The view definition looks like this:
CREATE VIEW ip_data AS (
SELECT 'AWS' as cloud_provider, cidr_block, ip_address, ip_address_mask, ip_address_cnt, region FROM aws_ip_data
UNION ALL
SELECT 'Azure' as cloud_provider, cidr_block, ip_address, ip_address_mask, ip_address_cnt, region FROM azure_ip_data
UNION ALL
SELECT 'CloudFlare' as cloud_provider, cidr_block, ip_address, ip_address_mask, ip_address_cnt, region FROM cloudflare_ip_data
UNION ALL
SELECT 'DigitalOcean' as cloud_provider, cidr_block, ip_address, ip_address_mask, ip_address_cnt, region FROM digitalocean_ip_data
UNION ALL
SELECT 'Fastly' as cloud_provider, cidr_block, ip_address, ip_address_mask, ip_address_cnt, region FROM fastly_ip_data
UNION ALL
SELECT 'Google Cloud' as cloud_provider, cidr_block, ip_address, ip_address_mask, ip_address_cnt, region FROM google_ip_data
UNION ALL
SELECT 'Oracle' as cloud_provider, cidr_block, ip_address, ip_address_mask, ip_address_cnt, region FROM oracle_ip_data
);
Export the data
To be able to use the data with other tools, we need to export the data to different formats, in our case CSV and Parquet. You can review the executed queries in the repository.
-- Only an example, this needs to be done for all providers as well!
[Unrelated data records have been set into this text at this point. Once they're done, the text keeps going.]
## config.mk

```make
export PLATFORM = sky130hd
export DESIGN_NAME = led_seq_scheduler
export DESIGN_NICKNAME = d
export VERILOG_FILES = /design/src/rtl/led_seq_scheduler.sv
export SDC_FILE = /design/constraint.sdc
export NUM_CORES = 1
export LEC_CHECK = 0
export CAP_MARGIN = 20
export CORE_ASPECT_RATIO = 0.6
export CORE_MARGIN = 5
export CORE_UTILIZATION = 35
export CTS_BUF_LIST = sky130_fd_sc_hd__clkbuf_4 sky130_fd_sc_hd__clkbuf_8
export DETAILED_ROUTE_END_ITERATION = 8
export PLACE_DENSITY = 0.63
export SLEW_MARGIN = 20
export SYNTH_ARGS = -nofsm -noshare
export SYNTH_HDL_FRONTEND = slang
export SYNTH_SLANG_ARGS = --single-unit
```

## constraint.sdc

```tcl
create_clock -name clk_50M -period 7.6 [get_ports clk_50M]
set_input_delay 2.28 -clock clk_50M [delete_from_list [all_inputs] [get_ports clk_50M]]
set_output_delay 2.28 -clock clk_50M [all_outputs]
set_load 0.01 [all_outputs]
```

## src/rtl/led_seq_scheduler.sv

```systemverilog
// Ten-LED pattern sequencer (chase-up/down, bounce, fill) stepped every TICK_DIV clocks, with lap counting.
// All outputs registered; start takes effect one cycle later; no backpressure, pause freezes position and prescaler.
module led_seq_scheduler #(
    parameter int unsigned TICK_DIV = 16384
) (
    input  logic       clk_50M,
    input  logic       reset,
    input  logic       start,
    input  logic       stop,
    input  logic       pause,
    input  logic [1:0] mode,
    input  logic [3:0] laps,
    output logic [9:0] led,
    output logic       busy,
    output logic       step,
    output logic       done
);

    localparam int unsigned PW = (TICK_DIV > 2) ? $clog2(TICK_DIV) : 1;
    localparam logic [PW-1:0] PS_LAST = PW'(TICK_DIV - 1);

    typedef enum logic [1:0] {
        S_IDLE  = 2'b00,
        S_RUN   = 2'b01,
        S_PAUSE = 2'b10
    } state_t;

    typedef enum logic [1:0] {
        M_UP     = 2'b00,
        M_DOWN   = 2'b01,
        M_BOUNCE = 2'b10,
        M_FILL   = 2'b11
    } mode_t;

    state_t        state_q, state_d;
    mode_t         mode_q, mode_d;
    logic [3:0]    laps_q, laps_d;
    logic [3:0]    pos_q, pos_d;
    logic          dir_down_q, dir_down_d;
    logic [PW-1:0] presc_q, presc_d;
    logic [3:0]    lap_q, lap_d;
    logic [9:0]    led_d;
    logic          busy_d, step_d, done_d;

    logic [3:0]    nxt_pos;
    logic          nxt_dir_down;
    logic          lap_end;
    logic          last_lap;

    function automatic logic [9:0] pattern(input mode_t m, input logic [3:0] p);
        logic [10:0] fill;
        fill = (11'd1 << (p + 4'd1)) - 11'd1;
        if (m == M_FILL) begin
            return fill[9:0];
        end
        return 10'd1 << p;
    endfunction

    always_ff @(posedge clk_50M or posedge reset) begin
        if (reset) begin
            state_q    <= S_IDLE;
            mode_q     <= M_UP;
            laps_q     <= 4'd0;
            pos_q      <= 4'd0;
            dir_down_q <= 1'b0;
            presc_q    <= '0;
            lap_q      <= 4'd0;
            led        <= 10'd0;
            busy       <= 1'b0;
            step       <= 1'b0;
            done       <= 1'b0;
        end else begin
            state_q    <= state_d;
            mode_q     <= mode_d;
            laps_q     <= laps_d;
            pos_q      <= pos_d;
            dir_down_q <= dir_down_d;
            presc_q    <= presc_d;
            lap_q      <= lap_d;
            led        <= led_d;
            busy       <= busy_d;
            step       <= step_d;
            done       <= done_d;
        end
    end

    always_comb begin
        nxt_pos      = pos_q;
        nxt_dir_down = dir_down_q;
        lap_end      = 1'b0;
        state_d      = state_q;
        mode_d       = mode_q;
        laps_d       = laps_q;
        pos_d        = pos_q;
        dir_down_d   = dir_down_q;
        presc_d      = presc_q;
        lap_d        = lap_q;
        led_d        = led;
        step_d       = 1'b0;
        done_d       = 1'b0;

        // Candidate position for the next tick, and whether that tick closes a lap.
        case (mode_q)
            M_DOWN: begin
                if (pos_q == 4'd0) begin
                    nxt_pos = 4'd9;
                    lap_end = 1'b1;
                end else begin
                    nxt_pos = pos_q - 4'd1;
                end
            end
            M_BOUNCE: begin
                if (!dir_down_q) begin
                    if (pos_q >= 4'd9) begin
                        nxt_pos      = 4'd8;
                        nxt_dir_down = 1'b1;
                    end else begin
                        nxt_pos = pos_q + 4'd1;
                    end
                end else if (pos_q <= 4'd1) begin
                    nxt_pos      = 4'd0;
                    nxt_dir_down = 1'b0;
                    lap_end      = 1'b1;
                end else begin
                    nxt_pos = pos_q - 4'd1;
                end
            end
            default: begin
                if (pos_q >= 4'd9) begin
                    nxt_pos = 4'd0;
                    lap_end = 1'b1;
                end else begin
                    nxt_pos = pos_q + 4'd1;
                end
            end
        endcase

        last_lap = lap_end && (laps_q != 4'd0) && ((lap_q + 4'd1) == laps_q);

        case (state_q)
            S_IDLE: begin
                led_d   = 10'd0;
                presc_d = '0;
                if (start && !stop) begin
                    state_d    = S_RUN;
                    mode_d     = mode_t'(mode);
                    laps_d     = laps;
                    pos_d      = (mode_t'(mode) == M_DOWN) ? 4'd9 : 4'd0;
                    dir_down_d = 1'b0;
                    lap_d      = 4'd0;
                    led_d      = pattern(mode_t'(mode), pos_d);
                end
            end
            S_RUN: begin
                if (stop) begin
                    state_d = S_IDLE;
                    led_d   = 10'd0;
                    presc_d = '0;
                end else if (pause) begin
                    state_d = S_PAUSE;
                end else if (presc_q == PS_LAST) begin
                    presc_d = '0;
                    if (last_lap) begin
                        state_d = S_IDLE;
                        led_d   = 10'd0;
                        lap_d   = lap_q + 4'd1;
                        done_d  = 1'b1;
                    end else begin
                        pos_d      = nxt_pos;
                        dir_down_d = nxt_dir_down;
                        led_d      = pattern(mode_q, nxt_pos);
                        step_d     = 1'b1;
                        if (lap_end && (lap_q != 4'd15)) begin
                            lap_d = lap_q + 4'd1;
                        end
                    end
                end else begin
                    presc_d = presc_q + PW'(1);
                end
            end
            S_PAUSE: begin
                if (stop) begin
                    state_d = S_IDLE;
                    led_d   = 10'd0;
                    presc_d = '0;
                end else if (!pause) begin
                    state_d = S_RUN;
                end
            end
            default: begin
                state_d = S_IDLE;
                led_d   = 10'd0;
                presc_d = '0;
            end
        endcase

        busy_d = (state_d != S_IDLE);
    end

endmodule

```

==> flow_metrics.py <==
metrics = {
    "worst_setup_path": {
        "crit_path_frequent_cell": "ha_1",
        "criticalPathCategory": "reg -> reg",
        "worstPathCellList": "inv_1 > ha_1 > or2_4 > a311oi_1 > a21oi_2 > nor2_1 > ha_1 > inv_1 > nand4_1 > nor2_1 > nand2_1 > ha_1 > o31ai_2 > a311oi_2 > xnor2_1 > a221o_1",
        "required_ns": 7.79,
        "critPathMaxFanout": 9,
        "worstReg2RegEnd": "led[6]",
        "worstReg2RegStart": "pos_q[0]",
        "rr_worst_depth": 16,
        "slowest_stage": "dfrtp_1",
        "cp.arrival_ns": 4.80,
        "worstSetupEndpointType": "register",
        "cpPeakStageDelay_ns": 0.52,
        "cp-start-kind": "register",
        "r2r_slack_ns": 2.99,
    },
    "clock_network": {
        "clock-root-buffer": "clkbuf_8",
        "clk_latency_ns": 0.30,
        "postCtsResizedCells": 0,
        "path_clk_slew_ns": 0.09,
        "cts_setup_buffers": 0,
        "cts_tree": "yes",
        "cts_hold_buf": 0,
        "htreeDepth": 2,
        "clock_path_buffers": 2,
        "cts_buffers": 5,
        "cts.sinks": 44,
    },
    "global_routing": {
        "grt_pass1_wl_um": 12300,
        "grt_antenna_before_repair": 0,
        "overflow": 0,
        "grtUsageTotal": 0.145,
        "grt_pass1_vias": 2406,
        "grt_max_degree": 45,
    },
    "final_layout": {
        "design_area_um2": 3470,
        "synthToLayoutAreaGrowth_pct": 13.6,
        "seq_area_um2": 1100,
        "antenna_cells": 0,
        "drive_gt1_frac": 0.0765,
        "fin_nets": 388,
        "fin_util": 0.408,
        "multiInputGateArea_um2": 1860,
        "final_cell_count_no_fill": 478,
        "fill_cells": 847,
    },
    "job": {
        "max_cap_violations": 0,
    },
    "timing": {
        "rsz0062_at_grt": "false",
        "max_freq_mhz": 217,
        "finalWorstPathRequiredPeriod_ns": 4.61,
        "setup_viol": 0,
        "setup_tns_ns": 0,
        "worst_pin_slew_ns": 0.791,
        "slew_headroom": 0.470,
        "hold_violations": 0,
        "timing.final.ws_setup_ns": 2.99,
        "slew_viol_final": 0,
        "hold_ws_ns": 0.502,
        "fin_skew_ns": 0.00398,
        "fin_crit_sh": 0.606,
    },
    "power": {
        "power_leakage_nw": 1.47,
        "power_density_nw_per_um2": 260,
        "vdd_drop_max_v": 0.0000771,
        "total_power_uw": 902,
    },
    "logic_synthesis": {
        "syn_inst": 348,
        "synth_enable_flop_cells": 0,
        "ys_seq_area_frac": 0.360,
        "netlist_area_um2": 3060,
        "synth-main-ff-cell": "dfrtp_1",
        "synthArstFlopShare": 1.00,
        "synth_seq_cells": 44,
        "yosysWarnings": 0,
        "syn_avg_cell_area_um2": 8.79,
        "syn_nets": 371,
        "synthDistinctLibCells": 69,
    },
    "placed_design": {
        "dp.cells": 470,
        "port_buffers": 23,
        "dpl-instance-area_um2": 3380,
        "place_ws_ns": 2.82,
        "dp_hpwl_um": 5510,
        "place_congestion": 0.904,
    },
    "detailed_routing": {
        "drt-total-wl_um": 7370,
        "wire_per_inst_um": 15.4,
        "vias": 2663,
        "drt_iter0_drc": 195,
        "final_antenna_net_count": 0,
        "via_per_inst": 5.57,
        "first_pass_iters": 4,
        "drc_errors": 0,
    },
    "floorplan": {
        "die_x_um": 131,
        "die-area_um2": 10800,
        "pin_count": 24,
        "die_h_um": 82.4,
        "initial_core_util": 0.359,
        "coreArea_um2": 8520,
        "std_cell_rows": 26,
    },
    "hold_path": {
        "min_path_cells": 2,
        "worst_hold_path_type": "reg -> reg",
        "min_to": "led[4]",
        "hold_start": "led[4]",
    },
    "status": {
        "status": "completed",
    },
}
==> layout by cell type (no fill, tap or decap), types with 4 or more instances in the layout <==
cell type	n
nand2_1	39
o21ai_0	26
clkbuf_8	5
dfrtp_1	44
nand2b_1	8
a31oi_1	4
nor2b_1	5
o31ai_1	4
mux2_2	4
nor4_1	5
a21oi_1	16
nand3_1	11
nor3_1	5
and3_1	5
nor2_1	33
inv_1	9
xor2_1	9
clkdlybuf4s50_1	23
and2_1	6
nand4_1	4
xnor2_1	10
a22oi_1	5
ha_1	12
a21o_1	4
## config.mk

```make
export PLATFORM = sky130hd
export DESIGN_NAME = cla_pipe_adder
export DESIGN_NICKNAME = d
export VERILOG_FILES = /design/src/rtl/cla_pipe_adder.sv
export SDC_FILE = /design/constraint.sdc
export NUM_CORES = 1
export LEC_CHECK = 0
export ABC_AREA = 0
export CAP_MARGIN = 20
export CORE_UTILIZATION = 49
export DETAILED_ROUTE_END_ITERATION = 10
export PLACE_DENSITY = 0.83
export SLEW_MARGIN = 25
export SYNTH_ARGS = -nofsm -noshare
export SYNTH_HDL_FRONTEND = slang
export SYNTH_SLANG_ARGS = --single-unit
```

## constraint.sdc

```tcl
create_clock -name clk -period 2.9 [get_ports clk]
set_input_delay 0.435 -clock clk [delete_from_list [all_inputs] [get_ports clk]]
set_output_delay 0.435 -clock clk [all_outputs]
set_load 0.02 [all_outputs]
```

## src/rtl/cla_pipe_adder.sv

```systemverilog
// Pipelined carry-look-ahead adder/subtractor.
// Each pipeline stage resolves one CHUNK-wide slice with a flattened
// generate/propagate look-ahead. It forwards the untouched upper operand
// slices, the finished lower sum slices and its chunk carry to the next stage.
// The last stage register is the output register. The whole pipe advances
// as one unit whenever the output register is empty or is being drained.
module cla_pipe_adder #(
  parameter int WIDTH = 16,
  parameter int CHUNK = 4
) (
  input  logic             clk,
  input  logic             rst_n,
  input  logic             in_valid,
  output logic             in_ready,
  input  logic [WIDTH-1:0] in1,
  input  logic [WIDTH-1:0] in2,
  input  logic             c_in,
  input  logic             sub,
  output logic             out_valid,
  input  logic             out_ready,
  output logic [WIDTH-1:0] sum,
  output logic             c_out,
  output logic             ovf
);
  localparam int NSTAGE = WIDTH / CHUNK;

  logic advance;

  // Look-ahead carries for one chunk. Every carry is built directly from the
  // generate/propagate terms and the chunk carry-in. No carry depends on the
  // carry of the neighbouring bit, so there is no ripple.
  function automatic logic [CHUNK:0] lookahead(input logic [CHUNK-1:0] gen,
                                               input logic [CHUNK-1:0] prop,
                                               input logic             cin);
    logic [CHUNK:0] cy;
    logic           term;
    cy    = '0;
    cy[0] = cin;
    for (int i = 0; i < CHUNK; i++) begin
      term = cin;
      for (int j = 0; j <= i; j++) term = term & prop[j];
      cy[i+1] = term;
      for (int j = 0; j <= i; j++) begin
        term = gen[j];
        for (int k = j + 1; k <= i; k++) term = term & prop[k];
        cy[i+1] = cy[i+1] | term;
      end
    end
    return cy;
  endfunction

  generate
    for (genvar gi = 0; gi < NSTAGE; gi++) begin : stg
      // Operand bits still unprocessed when they reach this stage.
      localparam int REM = WIDTH - gi * CHUNK;

      logic                      v_in;
      logic [REM-1:0]            a_in;
      logic [REM-1:0]            b_in;
      logic                      cy_in;
      logic [CHUNK-1:0]          g;
      logic [CHUNK-1:0]          p;
      logic [CHUNK:0]            c;
      logic [CHUNK-1:0]          s_chunk;
      logic [(gi+1)*CHUNK-1:0]   s_next;
      logic                      v_reg;
      logic                      cy_reg;
      logic [(gi+1)*CHUNK-1:0]   s_reg;

      if (gi == 0) begin : head
        // The subtrahend is inverted once on entry. The +1 of the two's
        // complement enters as the stage 0 carry.
        assign v_in   = in_valid;
        assign a_in   = in1;
        assign b_in   = sub ? ~in2 : in2;
        assign cy_in  = sub | c_in;
        assign s_next = s_chunk;
      end else begin : body
        assign v_in   = stg[gi-1].v_reg;
        assign a_in   = stg[gi-1].fwd.a_reg;
        assign b_in   = stg[gi-1].fwd.b_reg;
        assign cy_in  = stg[gi-1].cy_reg;
        assign s_next = {s_chunk, stg[gi-1].s_reg};
      end

      assign g       = a_in[CHUNK-1:0] & b_in[CHUNK-1:0];
      assign p       = a_in[CHUNK-1:0] ^ b_in[CHUNK-1:0];
      assign c       = lookahead(g, p, cy_in);
      assign s_chunk = p ^ c[CHUNK-1:0];

      // Stage control and result register: valid bit, chunk carry-out and
      // the sum bits completed so far.
      always_ff @(posedge clk or negedge rst_n) begin
        if (!rst_n) begin
          v_reg  <= 1'b0;
          cy_reg <= 1'b0;
          s_reg  <= '0;
        end else if (advance) begin
          v_reg  <= v_in;
          cy_reg <= c[CHUNK];
          s_reg  <= s_next;
        end
      end

      if (gi < NSTAGE - 1) begin : fwd
        logic [REM-CHUNK-1:0] a_reg;
        logic [REM-CHUNK-1:0] b_reg;

        // Carry the unprocessed upper operand slices to the next stage.
        // The operand sign bits ride along here for the final overflow test.
        always_ff @(posedge clk or negedge rst_n) begin
          if (!rst_n) begin
            a_reg <= '0;
            b_reg <= '0;
          end else if (advance) begin
            a_reg <= a_in[REM-1:CHUNK];
            b_reg <= b_in[REM-1:CHUNK];
          end
        end
      end

      if (gi == NSTAGE - 1) begin : tail
        logic ovf_reg;

        // Signed overflow: the carry into the MSB differs from the carry
        // out of the MSB.
        always_ff @(posedge clk or negedge rst_n) begin
          if (!rst_n) begin
            ovf_reg <= 1'b0;
          end else if (advance) begin
            ovf_reg <= c[CHUNK] ^ c[CHUNK-1];
          end
        end
      end
    end
  endgenerate

  assign out_valid = stg[NSTAGE-1].v_reg;
  assign sum       = stg[NSTAGE-1].s_reg;
  assign c_out     = stg[NSTAGE-1].cy_reg;
  assign ovf       = stg[NSTAGE-1].tail.ovf_reg;

  assign advance   = !out_valid || out_ready;
  assign in_ready  = advance;

endmodule

```

==> results of run 1 <==
## stage by stage
stage / setup WS, ns / hold slack (ns)
CTS: 0.713 / 0.0731
detailed placement: 0.352 / 0.456
global route: 0.613 / 0.0881
global placement: 0.418 / 0.445
floorplan: 0.741 / 0.139
finish: 0.702 / 0.0511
-- Export complete data as CSV
COPY (SELECT * FROM ip_data ORDER BY cloud_provider, cidr_block) TO 'data/providers/all.csv' WITH (HEADER 1, DELIMITER ',');
-- Export complete data as Parquet
COPY (SELECT * FROM ip_data ORDER BY cloud_provider, cidr_block) TO 'data/providers/all.parquet' (FORMAT 'parquet', COMPRESSION 'SNAPPY');
Analyze the data
As we now prepared our data, we can start analyzing it. Therefore, we'll use an ObservableHQ notebook, where we'll upload the all.csv file to.
Overall IP address counts
Total number and value of IP addresses
An astonishing insight is that both AWS and Azure have more than six times as many IP addresses available as their next competitor.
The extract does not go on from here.